==== MATERIAL SUPPLIED ====
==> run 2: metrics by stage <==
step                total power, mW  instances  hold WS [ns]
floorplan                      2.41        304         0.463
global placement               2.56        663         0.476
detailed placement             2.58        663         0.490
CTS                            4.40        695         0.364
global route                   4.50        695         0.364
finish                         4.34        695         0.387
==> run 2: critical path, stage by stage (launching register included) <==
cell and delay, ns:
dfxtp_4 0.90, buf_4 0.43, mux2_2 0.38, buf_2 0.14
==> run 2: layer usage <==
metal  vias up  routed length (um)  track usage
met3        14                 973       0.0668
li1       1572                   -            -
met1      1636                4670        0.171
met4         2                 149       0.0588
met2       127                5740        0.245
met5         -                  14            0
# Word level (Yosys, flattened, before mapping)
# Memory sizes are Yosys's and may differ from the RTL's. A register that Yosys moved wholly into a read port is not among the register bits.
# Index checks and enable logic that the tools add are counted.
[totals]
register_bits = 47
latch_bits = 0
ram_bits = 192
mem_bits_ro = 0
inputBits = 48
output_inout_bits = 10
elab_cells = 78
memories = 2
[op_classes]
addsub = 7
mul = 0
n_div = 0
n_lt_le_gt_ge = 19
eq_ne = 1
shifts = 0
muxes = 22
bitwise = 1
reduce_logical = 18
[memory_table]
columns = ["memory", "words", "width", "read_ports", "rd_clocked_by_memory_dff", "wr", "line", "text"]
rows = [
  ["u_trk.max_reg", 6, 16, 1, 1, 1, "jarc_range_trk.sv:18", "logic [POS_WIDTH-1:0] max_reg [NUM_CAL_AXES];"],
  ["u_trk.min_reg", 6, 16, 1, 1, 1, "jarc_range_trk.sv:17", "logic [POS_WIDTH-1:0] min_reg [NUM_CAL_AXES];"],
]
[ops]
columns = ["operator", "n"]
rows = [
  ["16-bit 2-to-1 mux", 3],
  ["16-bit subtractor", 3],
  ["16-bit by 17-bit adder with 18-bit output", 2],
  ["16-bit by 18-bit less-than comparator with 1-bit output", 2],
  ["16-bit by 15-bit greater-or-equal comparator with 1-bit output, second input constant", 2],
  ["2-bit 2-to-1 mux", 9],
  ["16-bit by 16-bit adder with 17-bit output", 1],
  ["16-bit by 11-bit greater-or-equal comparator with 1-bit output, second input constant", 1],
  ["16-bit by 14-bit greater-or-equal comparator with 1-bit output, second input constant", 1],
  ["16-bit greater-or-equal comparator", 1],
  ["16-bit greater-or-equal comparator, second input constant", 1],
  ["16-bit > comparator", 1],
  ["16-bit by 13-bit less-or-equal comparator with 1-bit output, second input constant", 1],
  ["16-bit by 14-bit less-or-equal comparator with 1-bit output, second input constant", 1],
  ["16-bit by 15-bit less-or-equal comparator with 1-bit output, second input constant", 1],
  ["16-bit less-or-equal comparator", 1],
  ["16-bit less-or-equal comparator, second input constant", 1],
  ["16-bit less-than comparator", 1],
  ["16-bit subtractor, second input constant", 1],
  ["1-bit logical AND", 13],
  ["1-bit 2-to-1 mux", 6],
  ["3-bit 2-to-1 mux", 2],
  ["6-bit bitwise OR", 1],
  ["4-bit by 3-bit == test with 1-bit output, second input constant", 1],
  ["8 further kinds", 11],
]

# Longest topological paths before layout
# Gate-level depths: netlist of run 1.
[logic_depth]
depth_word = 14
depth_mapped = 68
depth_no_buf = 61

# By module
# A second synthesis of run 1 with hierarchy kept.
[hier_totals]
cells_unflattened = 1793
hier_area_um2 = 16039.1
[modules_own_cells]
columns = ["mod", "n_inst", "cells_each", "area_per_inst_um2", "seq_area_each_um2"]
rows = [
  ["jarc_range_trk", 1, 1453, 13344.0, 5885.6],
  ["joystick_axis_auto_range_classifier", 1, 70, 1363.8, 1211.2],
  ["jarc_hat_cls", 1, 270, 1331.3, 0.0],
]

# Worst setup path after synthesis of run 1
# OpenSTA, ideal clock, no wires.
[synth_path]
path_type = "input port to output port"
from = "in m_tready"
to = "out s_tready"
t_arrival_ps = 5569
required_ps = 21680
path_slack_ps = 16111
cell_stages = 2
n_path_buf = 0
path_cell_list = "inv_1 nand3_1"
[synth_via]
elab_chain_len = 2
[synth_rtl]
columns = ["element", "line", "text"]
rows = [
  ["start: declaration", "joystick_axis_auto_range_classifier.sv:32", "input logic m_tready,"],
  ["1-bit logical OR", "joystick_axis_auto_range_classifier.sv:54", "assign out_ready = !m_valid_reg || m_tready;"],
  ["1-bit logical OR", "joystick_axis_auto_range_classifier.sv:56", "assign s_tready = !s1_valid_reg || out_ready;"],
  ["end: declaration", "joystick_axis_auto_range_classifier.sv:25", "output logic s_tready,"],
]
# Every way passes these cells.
====
▶ **EXERCISE**
Please filter the entries for the word "declaration" and copy the lines that have it.

▶ **YOUR SOLUTION**
  ["start: declaration", "joystick_axis_auto_range_classifier.sv:32", "input logic m_tready,"],
  ["end: declaration", "joystick_axis_auto_range_classifier.sv:25", "output logic s_tready,"],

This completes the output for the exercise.